His faithful, steadfast, constant, patient, loving Fatherhood held me tight and sat with me in my grief. He listened to my rants and HE grieved with me. He never left even when I was so very ugly. His Love carried me. I denied it but, in my heart, I knew it. He waited for me to turn to HIM. I when I looked at HIM with my tear-stained snotty face, HE grabbed me and held me tight. There was not even a hint of condemnation, admonishment, or rebuke in HIS eyes. It was so clear, HIS words….
“Hi my daughter. There you are! I am so glad you’re looking at me as THE filter to process all of this! I am right here and always have been and always will be. It’s ok, I have you!”
Once again and still, HE is rescuing me, saving me, often from myself, and teaching me more and more of who HE is and how my identity is wrapped up in HIS. The more I know HIM the more I start to see my truest identity. Not because of who I am, or the things I am capable of, but because of WHO HE is.
Plans are funny things. We need them to get stuff done. And lists! Oh man I love a good list with my plans! I am the person who adds things I have already done to the list so I can cross it off! Took a shower? Check! Had a cup of coffee? Check!
I had plans for my life. I was going to spend the next 20 years at the job I love and volunteer with OmegaNW one day a week and any other time I could squeeze in. That is how I had been doing it and how OmegaNW had been running for 8 years. It was successful in its mission. It was a solid plan.
But in the turmoil of my grief, HIS plan emerged. Something I never thought possible or honestly thought I wanted, was presented to me. It actually unfolded more than presented. It was like the first thing on a list with nothing to follow. Scary for sure. After this last year of doubt, fear,and grief, would I trust Him?
(Could I trust Him?)
I stepped away from the job I loved in complete confidence the next thing on the list would appear. That it wouldn’t suck, that it would at least be tolerable. So maybe not a ton a confidence in that step.
The next item on the list was play. What? We don’t have time for that. Who will do all the things? Who will pay the bills and find the next job? Seriously? Play?
Once again do I trust HIM?
So, I made a list of play items…. I couldn’t help myself. I kayaked 2 times a week, I took a trip and connected with old friends and explored and soaked in all HIS goodness. I glamped, I fished, I hiked, I prayed for a bear and I saw one! I watched the sun rise and set multiple times in Montana’s beautiful big sky! I procured a totem pole. (Fun story, ask me later) I nostalgically attended 2 homecoming parades and 2 great football games. And I rested! Oh, how I needed a rest. A deep soul-mind- body rest.
Grieving is hard work, and wrestling with the Lord is not for the faint of heart.
But the mysterious next step was slowly being revealed. He used a stirring in my heart, and it was confirmed by conversations with my mentors, the board of OmegaNW and solid friends.

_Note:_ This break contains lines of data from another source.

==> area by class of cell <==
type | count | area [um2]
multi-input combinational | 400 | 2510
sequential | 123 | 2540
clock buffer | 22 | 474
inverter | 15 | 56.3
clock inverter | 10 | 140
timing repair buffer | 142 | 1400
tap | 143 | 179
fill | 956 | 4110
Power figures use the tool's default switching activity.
`src/rtl/rxf_pkg.sv`:
```
package rxf_pkg;

  localparam int CH_W        = 3;
  localparam int IDX_W       = 4;
  localparam int LO_BASE     = 8;
  localparam int MAX_CH      = 8;

  localparam logic [IDX_W-1:0] REG_POLICY  = 4'd0;
  localparam logic [IDX_W-1:0] REG_UC_SET  = 4'd1;
  localparam logic [IDX_W-1:0] REG_UC_CLR  = 4'd2;
  localparam logic [IDX_W-1:0] REG_STA_HI  = 4'd3;
  localparam logic [IDX_W-1:0] REG_STA_MID = 4'd4;
  localparam logic [IDX_W-1:0] REG_HASH_LO = 4'd5;
  localparam logic [IDX_W-1:0] REG_HASH_HI = 4'd6;

  localparam int POL_PROM_EN = 21;
  localparam int POL_PROM_CH = 16;
  localparam int POL_BC_EN   = 13;
  localparam int POL_BC_CH   = 8;
  localparam int POL_MC_EN   = 5;
  localparam int POL_MC_CH   = 0;

  typedef enum logic [1:0] {
    CLS_UCAST   = 2'd0,
    CLS_BCAST   = 2'd1,
    CLS_MCAST   = 2'd2,
    CLS_PROMISC = 2'd3
  } frame_class_e;

  typedef struct packed {
    logic            promEn;
    logic [CH_W-1:0] promCh;
    logic            bcEn;
    logic [CH_W-1:0] bcCh;
    logic            mcEn;
    logic [CH_W-1:0] mcCh;
    logic [63:0]     hashTbl;
    logic [39:0]     staHigh;
  } filt_cfg_t;

  typedef struct packed {
    logic eval;
    logic cfgBusy;
  } filt_stb_t;

endpackage

```
`src/rtl/rxf_hash.sv`:
```
module rxf_hash (
  input  logic [47:0] addr,
  output logic [5:0]  idx
);
  logic [5:0][7:0] term;

  for (genvar i = 0; i < 6; i++) begin : g_term
    logic [7:0] b;
    assign b = addr[47-8*i -: 8];
    if (i % 3 == 0) begin : g_sh24
      assign term[i] = (b >> 2) ^ (b << 4);
    end else if (i % 3 == 1) begin : g_sh42
      assign term[i] = (b >> 4) ^ (b << 2);
    end else begin : g_sh60
      assign term[i] = (b >> 6) ^ b;
    end
  end

  logic [7:0] folded;
  always_comb begin
    folded = '0;
    for (int i = 0; i < 6; i++) folded = folded ^ term[i];
  end

  assign idx = folded[5:0];
endmodule

```
`src/rtl/rxf_ctrl.sv`:
```
module rxf_ctrl
  import rxf_pkg::*;
#(
  parameter int NUM_CH = 8
) (
  input  logic                   clk,
  input  logic                   rstN,
  input  logic                   wrEn,
  input  logic [IDX_W-1:0]       wrIdx,
  input  logic [31:0]            wrData,
  input  logic                   dstValid,
  output filt_stb_t              stb,
  output filt_cfg_t              cfg,
  output logic [NUM_CH-1:0]      ucastMask,
  output logic [NUM_CH-1:0][7:0] staLow
);
  logic            promEnQ, bcEnQ, mcEnQ;
  logic [CH_W-1:0] promChQ, bcChQ, mcChQ;
  logic [31:0]     staHiQ, hashLoQ, hashHiQ;
  logic [7:0]      staMidQ;

  always_ff @(posedge clk or negedge rstN) begin
    if (!rstN) begin
      promEnQ   <= 1'b0;
      bcEnQ     <= 1'b0;
      mcEnQ     <= 1'b0;
      promChQ   <= '0;
      bcChQ     <= '0;
      mcChQ     <= '0;
      staHiQ    <= '0;
      staMidQ   <= '0;
      hashLoQ   <= '0;
      hashHiQ   <= '0;
      ucastMask <= '0;
    end else if (wrEn) begin
      unique case (wrIdx)
        REG_POLICY: begin
          promEnQ <= wrData[POL_PROM_EN];
          promChQ <= wrData[POL_PROM_CH +: CH_W];
          bcEnQ   <= wrData[POL_BC_EN];
          bcChQ   <= wrData[POL_BC_CH +: CH_W];
          mcEnQ   <= wrData[POL_MC_EN];
          mcChQ   <= wrData[POL_MC_CH +: CH_W];
        end
        REG_UC_SET:  ucastMask <= ucastMask | wrData[NUM_CH-1:0];
        REG_UC_CLR:  ucastMask <= ucastMask & ~wrData[NUM_CH-1:0];
        REG_STA_HI:  staHiQ  <= wrData;
        REG_STA_MID: staMidQ <= wrData[7:0];
        REG_HASH_LO: hashLoQ <= wrData;
        REG_HASH_HI: hashHiQ <= wrData;
        default: ;
      endcase
    end
  end

  for (genvar c = 0; c < NUM_CH; c++) begin : g_low
    localparam logic [IDX_W-1:0] MY_IDX = IDX_W'(LO_BASE + c);
    always_ff @(posedge clk or negedge rstN) begin
      if (!rstN)                        staLow[c] <= '0;
      else if (wrEn && wrIdx == MY_IDX) staLow[c] <= wrData[7:0];
    end
  end

  always_comb begin
    cfg.promEn  = promEnQ;
    cfg.promCh  = promChQ;
    cfg.bcEn    = bcEnQ;
    cfg.bcCh    = bcChQ;
    cfg.mcEn    = mcEnQ;
    cfg.mcCh    = mcChQ;
    cfg.hashTbl = {hashHiQ, hashLoQ};
    cfg.staHigh = {staHiQ[7:0], staHiQ[15:8], staHiQ[23:16], staHiQ[31:24], staMidQ};
    stb.eval    = dstValid;
    stb.cfgBusy = wrEn;
  end
endmodule

```
`src/rtl/rxf_datapath.sv`:
```
module rxf_datapath
  import rxf_pkg::*;
#(
  parameter int NUM_CH = 8
) (
  input  logic                   clk,
  input  logic                   rstN,
  input  filt_stb_t              stb,
  input  filt_cfg_t              cfg,
  input  logic [NUM_CH-1:0]      ucastMask,
  input  logic [NUM_CH-1:0][7:0] staLow,
  input  logic [47:0]            dstAddr,
  output logic                   outValid,
  output logic                   accept,
  output logic [CH_W-1:0]        chan,
  output frame_class_e           frameClass
);
  logic       isBcast, isMcast, hashHit, highHit;
  logic [5:0] hashIdx;

  assign isBcast = &dstAddr;
  assign isMcast = dstAddr[40] && !isBcast;
  assign highHit = (dstAddr[47:8] == cfg.staHigh);

  rxf_hash uHash (
    .addr(dstAddr),
    .idx (hashIdx)
  );
  assign hashHit = cfg.hashTbl[hashIdx];

  logic [NUM_CH-1:0] chMatch;
  for (genvar c = 0; c < NUM_CH; c++) begin : g_cmp
    assign chMatch[c] = ucastMask[c] && highHit && (dstAddr[7:0] == staLow[c]);
  end

  logic            ucHit;
  logic [CH_W-1:0] ucCh;
  always_comb begin
    ucHit = 1'b0;
    ucCh  = '0;
    for (int c = NUM_CH - 1; c >= 0; c--) begin
      if (chMatch[c]) begin
        ucHit = 1'b1;
        ucCh  = CH_W'(c);
      end
    end
  end

  logic            nAcc;
  logic [CH_W-1:0] nCh;
  frame_class_e    nCls;
  always_comb begin
    nAcc = 1'b0;
    nCh  = '0;
    nCls = isBcast ? CLS_BCAST : (isMcast ? CLS_MCAST : CLS_UCAST);
    if (cfg.promEn) begin
      nAcc = 1'b1;
      nCh  = cfg.promCh;
      nCls = CLS_PROMISC;
    end else if (ucHit) begin
      nAcc = 1'b1;
      nCh  = ucCh;
      nCls = CLS_UCAST;
    end else if (isBcast && cfg.bcEn) begin
      nAcc = 1'b1;
      nCh  = cfg.bcCh;
    end else if (isMcast && cfg.mcEn && hashHit) begin
      nAcc = 1'b1;
      nCh  = cfg.mcCh;
    end
  end

  always_ff @(posedge clk or negedge rstN) begin
    if (!rstN) begin
      outValid   <= 1'b0;
      accept     <= 1'b0;
      chan       <= '0;
      frameClass <= CLS_UCAST;
    end else if (stb.eval) begin
      outValid   <= 1'b1;
      accept     <= nAcc;
      chan       <= nCh;
      frameClass <= nCls;
    end else begin
      outValid   <= 1'b0;
      accept     <= 1'b0;
      chan       <= '0;
      frameClass <= CLS_UCAST;
    end
  end
endmodule

```
`src/rtl/rx_addr_filter.sv`:
```
module rx_addr_filter
  import rxf_pkg::*;
#(
  parameter int NUM_CH = 8
) (
  input  logic        clk,
  input  logic        rstN,
  input  logic        wrEn,
  input  logic [3:0]  wrIdx,
  input  logic [31:0] wrData,
  input  logic        dstValid,
  input  logic [47:0] dstAddr,
  output logic        outValid,
  output logic        accept,
  output logic [2:0]  chan,
  output logic [1:0]  frameClass
);
  filt_stb_t              stb;
  filt_cfg_t              cfg;
  logic [NUM_CH-1:0]      ucastMask;
  logic [NUM_CH-1:0][7:0] staLow;
  frame_class_e           clsOut;

  rxf_ctrl #(.NUM_CH(NUM_CH)) uCtrl (
    .clk      (clk),
    .rstN     (rstN),
    .wrEn     (wrEn),
    .wrIdx    (wrIdx),
    .wrData   (wrData),
    .dstValid (dstValid),
    .stb      (stb),
    .cfg      (cfg),
    .ucastMask(ucastMask),
    .staLow   (staLow)
  );

  rxf_datapath #(.NUM_CH(NUM_CH)) uPath (
    .clk       (clk),
    .rstN      (rstN),
    .stb       (stb),
    .cfg       (cfg),
    .ucastMask (ucastMask),
    .staLow    (staLow),
    .dstAddr   (dstAddr),
    .outValid  (outValid),
    .accept    (accept),
    .chan      (chan),
    .frameClass(clsOut)
  );

  assign frameClass = clsOut;
endmodule

```
`config.mk`:
```
export PLATFORM = sky130hd
export DESIGN_NAME = rx_addr_filter
export DESIGN_NICKNAME = d
export VERILOG_FILES = /design/src/rtl/rxf_pkg.sv /design/src/rtl/rxf_hash.sv /design/src/rtl/rxf_ctrl.sv /design/src/rtl/rxf_datapath.sv /design/src/rtl/rx_addr_filter.sv
export SDC_FILE = /design/constraint.sdc
export NUM_CORES = 1
export LEC_CHECK = 0
export BUFFER_PORTS_ARGS = -buffer_cell sky130_fd_sc_hd__buf_2
export CELL_PAD_IN_SITES_DETAIL_PLACEMENT = 0
export CELL_PAD_IN_SITES_GLOBAL_PLACEMENT = 2
export CORE_UTILIZATION = 42
export DETAILED_ROUTE_END_ITERATION = 12
export HOLD_SLACK_MARGIN = 0.08
export PLACE_DENSITY = 0.9
export SYNTH_ARGS = -nofsm -noshare
export SYNTH_HDL_FRONTEND = slang
export SYNTH_HIERARCHICAL = 1
export SYNTH_SLANG_ARGS = --single-unit
```
`constraint.sdc`:
```
create_clock -name clk -period 2.79 [get_ports clk]
set_clock_uncertainty 0.15 [all_clocks]
set_input_delay 0.279 -clock clk [delete_from_list [all_inputs] [get_ports clk]]
set_output_delay 0.279 -clock clk [all_outputs]
set_load 0.05 [all_outputs]
```
==> Word-level counts from Yosys, hierarchy flattened <==
Index checks and enable logic that the tools add are counted.
{ "word_totals": {"regBits": 195, "inputBits": 88, "output_inout_bits": 7} }
{ "classes": {"order_cmp": 1, "eq_ne": 23, "n_mux": 35, "bitwise_logic": 14, "n_reduce_logical": 38} }
{ "ops": {"columns": ["cell", "count"], "rows": [
  ["== test 8 bit", 8],
  ["AND reduction 48 bit", 1],
  ["bitwise XOR 6 bit", 7],
  ["== test 40 bit", 1],
  ["two-way mux 3 bit", 13],
  ["== test 4 bit (second input constant)", 8],
  ["logical AND 1 bit", 28],
  ["one-hot mux 8 bit (2 select lines)", 1],
  ["two-way mux 1 bit", 15],
  ["== test 4 x 3 -> 1 bit (second input constant)", 3],
  ["AND reduction 2 bit", 6],
  ["bitwise XOR 2 x 6 -> 6 bit", 2],
  ["bitwise XOR 4 x 6 -> 6 bit", 2],
  ["two-way mux 2 bit", 5],
  ["AND 8 bit", 1],
  ["== test 4 x 2 -> 1 bit (second input constant)", 2],
  ["inverter 8 bit", 1],
  ["bitwise OR 8 bit", 1],
  ["less-than comparator 6 x 7 -> 1 bit (second input constant)", 1],
  ["binary-select mux 1 bit (select 6 bit)", 1],
  ["== test 4 x 1 -> 1 bit (second input constant)", 1],
  ["zero test 4 bit", 1],
  ["nonzero test 2 bit", 1],
  ["zero test 1 bit", 1]
]} }

==> Logic depth before layout (Yosys ltp) <==
{ "depth": {"depth_word": 14, "mapped_depth": 12, "ltp_nobuf": 10} }

==> Hierarchy <==
Netlist, hierarchy kept.
{ "modules_own_cells": {"columns": ["mod", "n_inst", "cells_per_inst", "area_per_inst_um2"], "rows": [
  ["rxf_ctrl", 1, 437, 7199.4],
  ["rxf_datapath", 1, 264, 2353.5],
  ["rxf_hash", 1, 42, 367.9]
]} }

==> Least setup slack after synthesis <==
Ideal clock, no wire load.
{ "synth_path": {"path_type": "input -> register", "start": "in dstAddr[0]", "end": "reg uPath.chan[2]", "arrival_ps": 2589, "path_slack_ps": -74, "path_stages": 10, "path_buffers": 1, "cell_sequence": "xor2_1 > xnor2_1 > xnor2_1 > clkbuf_8 > mux4_2 > or3b_1 > nand3_1 > a31oi_1 > a221oi_2 > o41ai_2"} }
{ "synth_via": {"word_cells_on_any_way": 47} }
{ "synth_lines": {"columns": ["element", "line", "text"], "rows": [
  ["from (decl)", "rx_addr_filter.sv:12", "input logic [47:0] dstAddr,"],
  ["bitwise XOR 2 x 6 -> 6 bit", "rxf_hash.sv:15", "assign term[i] = (b >> 6) ^ b;"],
  ["bitwise XOR 6 bit", "rxf_hash.sv:22", "for (int i = 0; i < 6; i++) folded = folded ^ term[i];"],
  ["net uPath.hashIdx[0]", "rxf_datapath.sv:19", "logic [5:0] hashIdx;"],
  ["binary-select mux 1 bit (select 6 bit)", "rxf_datapath.sv:29", "assign hashHit = cfg.hashTbl[hashIdx];"],
  ["two-way mux 1 bit (not written as such)", "rxf_datapath.sv:29", null],
  ["logical AND 1 bit", "rxf_datapath.sv:67", "end else if (isMcast && cfg.mcEn && hashHit) begin"],
  ["two-way mux 3 bit", "rxf_datapath.sv:67", null],
  ["two-way mux 3 bit", "rxf_datapath.sv:64", "end else if (isBcast && cfg.bcEn) begin"],
  ["two-way mux 3 bit", "rxf_datapath.sv:60", "end else if (ucHit) begin"],
  ["two-way mux 3 bit", "rxf_datapath.sv:56", "if (cfg.promEn) begin"],
  ["two-way mux 3 bit", "rxf_datapath.sv:79", "end else if (stb.eval) begin"],
  ["to (signal assigned)", "rxf_datapath.sv:82", "chan <= nCh;"],
  ["to (decl)", "rxf_datapath.sv:15", "output logic [CH_W-1:0] chan,"]
]} }
The timed path passes the listed nets, and every way through them passes these cells. The select of a mux whose other input is x is not followed.
A chain may end at the register's enable or synchronous reset.

==> Final worst setup path <==
{ "layout_path": {"start": "in dstAddr[37]", "end": "reg uPath.chan[1]"} }
{ "layout_via": {"elab_chain_cells": 14, "word_cells_on_any_way": 52} }
{ "layout_rtl": {"columns": ["element", "line", "text"], "rows": [
  ["bitwise XOR 4 x 6 -> 6 bit", "rxf_hash.sv:13", "assign term[i] = (b >> 4) ^ (b << 2);"],
  ["bitwise XOR 6 bit (5 in series)", "rxf_hash.sv:22", null],
  ["net uPath.hashIdx[1]", "rxf_datapath.sv:19", null],
  ["binary-select mux 1 bit (select 6 bit)", "rxf_datapath.sv:29", null],
  ["two-way mux 1 bit (not written as such)", "rxf_datapath.sv:29", null],
  ["logical AND 1 bit", "rxf_datapath.sv:67", null],
  ["two-way mux 3 bit", "rxf_datapath.sv:67", null],
  ["two-way mux 3 bit", "rxf_datapath.sv:64", null],
  ["two-way mux 3 bit", "rxf_datapath.sv:60", null],
  ["two-way mux 3 bit", "rxf_datapath.sv:56", null],
  ["two-way mux 3 bit", "rxf_datapath.sv:79", null]
]} }
The timed path passes the listed nets, and every way through them passes these cells. The select of a mux whose other input is x is not followed.

==> flow_metrics.env <==
export IMPL_drive_gt1_share_pct=46.15
export IMPL_cts_tree="built"
export IMPL_drcViolationCount=0
export IMPL_cts_sinks=195
export IMPL_drtIter0Drc=395
export IMPL_place_area_sq_um=11170
export IMPL_fin_crit_ns=2.782
export IMPL_grt_max_degree=66
export IMPL_yosys_warnings=6
export IMPL_maxCapViolations=0
export IMPL_maxSlewViolCount=0
export IMPL_antenna_found_initial=0
export IMPL_ir_drop_mv=0.3517
export IMPL_drtPass1Iterations=4
export IMPL_timing_setup_tns_ns=0
export IMPL_final_period_utilization_pct=99.71
export IMPL_cp_slowest_cell="mux4_2"
export IMPL_cts_htree_levels=4
export IMPL_critPathMostFrequentCell="xnor2_4"
export IMPL_cp_max_fo=5
export IMPL_fin_total_pwr_w=0.009283
export IMPL_wl_microns=27430
export IMPL_hold_path_class="in2reg"
export IMPL_initial_core_util_pct=43.26
export IMPL_numPortBuffers=94
export IMPL_wl_per_cell_microns=21.96
export IMPL_pwr_density_cell_nw_per_um2=747.1
export IMPL_postRouteAntennaNets=0
export IMPL_syn_avg_cell_area_sq_um=13.36
export IMPL_status="finished clean"
export IMPL_diodes=0
export IMPL_relSlewSlack_pct=57.10
export IMPL_critPathTopFamily="compound AO/OA/AOI/OAI gates"
export IMPL_die_w_microns=155.6
export IMPL_viasPerCell=5.460
export IMPL_worstPathCellList="buf_2, xnor2_4, xnor2_4, xnor2_4, buf_12, mux4_2, o2111ai_4, o41ai_4, o311ai_4, a31oi_4, a221oi_2, o41ai_2"
export IMPL_cp_arrival_ns=2.95
export IMPL_track_usage_pct=23.45
export IMPL_max_freq_ghz=0.3595
export IMPL_num_rows=55
export IMPL_die_area_sq_um=24220
export IMPL_nets=1011
export IMPL_setup_viol_count_final=0
export IMPL_grt_pass1_vias=6902
export IMPL_stdcell_area_sq_um=12420
export IMPL_crit_path_start_kind="primary input"
export IMPL_numCtsBuffers=17
export IMPL_critPathCaptureType="flip-flop"
export IMPL_dp_cells=1186
export IMPL_clock_insertion_delay_worst_skew_ns=0.45
export IMPL_hpwl_microns=19070
export IMPL_pin_count=95
export IMPL_syn_area_sq_um=9913
export IMPL_vias=6820
export IMPL_die_y_microns=155.6
export IMPL_cts_root_buf="clkbuf_16"
export IMPL_crit_required_ns=2.96
export IMPL_critPathBufInv=2
export IMPL_clk_pin_slew_worst_paths_ns=0.08
export IMPL_worst_slew_pin_slew_ns=0.6419
export IMPL_crit_type="in2reg"
export IMPL_grt_pass1_wl_microns=41480
export IMPL_area_delta_synth_final_pct=25.33
export IMPL_coreArea_sq_um=22920
export IMPL_place_congestion=0.8561
export IMPL_final_setup_worst_slack_ns=0.008006
export IMPL_syn_nets=830
export IMPL_grt_ovfl_total=0
export IMPL_max_stage_delay_ns=0.55
export IMPL_clock_tree_buffer_depth=2
export IMPL_hold_violations=0
export IMPL_netlist_instances=742
export IMPL_final_cells=1249
export IMPL_dp_slack_ns=-0.7837
export IMPL_p_leak_nw=5.288
## path summary, 6_finish.rpt
kind / depth (start not counted) / slack [ns] / startpoint / to
max: 12 / 0.008 / dstAddr[37] / uPath/chan[1]$_DFF_PN0_
min: 2 / 0.12 / wrData[4] / flip-flop
max reg2reg: 9 / 0.32 / uCtrl/staMidQ[4]$_DFFE_PN0P_ / uPath/chan[1]$_DFF_PN0_
min reg2reg: 1 / 0.35 / uCtrl/hashLoQ[5]$_DFFE_PN0P_ / uCtrl/hashLoQ[5]$_DFFE_PN0P_
max in group asynchronous: 3 / 1.50 / rstN / uCtrl/hashLoQ[20]$_DFFE_PN0P_
min in group asynchronous: 2 / 0.22 / rstN / uCtrl/staLow[23]$_DFFE_PN0P_
## timing repair
item / CTS / global route
setup endpoints to repair: 4 / 4
hold endpoints to repair: 146 / 0
gates resized for setup: 6 / 33
cloned: 0 / 1
hold buffers: 26 / 0
buffers inserted: 4 / 3
pin swaps: 2 / 12
## through the flow
step	util, %	hold slack [ns]
final	54.22	0.1169
after global routing	54.22	0.1151
after CTS	53.11	0.1156
after detailed placement	48.75	0.1719
after global placement	48.75	0.1734
after floorplan	-	-0.1666
## cell type report
| type | instances | area [sq um] |
|---|---|---|
| clock buffers | 17 | 425.4 |
| flip-flops and latches | 195 | 4880 |
| clock inverters | 15 | 219.0 |
| fillers | 1927 | 10490 |
| multi-input cells | 500 | 5041 |
| repair buffers | 203 | 1445 |
| well taps | 313 | 391.6 |
| inverters | 6 | 22.52 |
## where the power goes
part           switching [W]  total, W  internal [W]
sequential          0.000451   0.00393       0.00347
clock                0.00129   0.00262       0.00133
combinational        0.00120   0.00274       0.00154
## layer usage
| metal | up-vias | part of all wire (%) | wire, microns | GRT usage (%) |
|---|---|---|---|---|
| li1 | 3034 | - | - | - |
| met1 | 3549 | 44 | 12180 | 32.65 |
| met2 | 200 | 48 | 13200 | 37.77 |
| met3 | 37 | 5.3 | 1453 | 3.500 |
| met4 | 0 | 2.2 | 593 | 7.283 |
| met5 | - | 0 | 0 | 0 |
## flip-flops by register name, summed over array words and instances (netlist names), named ones only
name	count
uCtrl/bcChQ	3
uCtrl/bcEnQ	1
uCtrl/hashHiQ	32
uCtrl/hashLoQ	32
uCtrl/mcChQ	3
uCtrl/mcEnQ	1
uCtrl/promChQ	3
uCtrl/promEnQ	1
uCtrl/staHiQ	32
uCtrl/staLow	64
uCtrl/staMidQ	8
uPath/accept	1
uPath/chan	3
uPath/frameClass	2
uPath/outValid	1
## layout by cell type, fill, tap and decap left out, drive strengths merged, types with 2 or more instances in the layout
cell type and count:
xnor2 114, or2b 3, nand3 10, mux2i 3, o41ai 3, clkbuf 19
a221oi 3, nor2 16, dfrtp 195, nand2b 4, nand2 13, nand3b 2
mux4 15, or3b 2, buf 175, and2 2, nor4 11, nand4 30
inv 14, a31oi 18, mux2 183, o2111ai 2, a21oi 6, or3 3
clkinv 5, nor3 8, o22ai 3, xor2 33, dlygate4sd3 26
(Power assumes the default switching activity.)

The full-time job/career I needed to find when I was done playing was waiting for me all along.
As of January 1st, 2023, I became the Executive Director of OmegaNW.
Oh, how HE loves me.
I co-founded OmegaNW 8 years ago from a desire for other women to know what I learned; that I am loved by the Creator of all things, by the King of Kings, the One and only God! Me! And I just knew there were other women who needed to know this truth. OmegaNW began out of this desire of sharing HIS love and hope. I never thought this dream would be something I could do full time. I mean, doing this thing I love for a living? No way! I get to sit with women who think they are too far gone, that their mess ups and past are too messy for our God. I get the privilege of telling them that HE loves them more than they can even imagine, and HE has really great plans for them!
My story is not the exception. My sobriety and my redeemed life, while a complete Heavenly miracle, is not a one off. It is how HE works! HE loves to take our messes and show us a new way and new life. That’s HIS full-time job!
What’s next on the list? Great question. I don’t know. I know that settling into this new position and leaning on HIM yet again, is my job. The next thing will appear and I will laugh and shake my head and maybe even stomp a little as I say Yes Lord, Yes!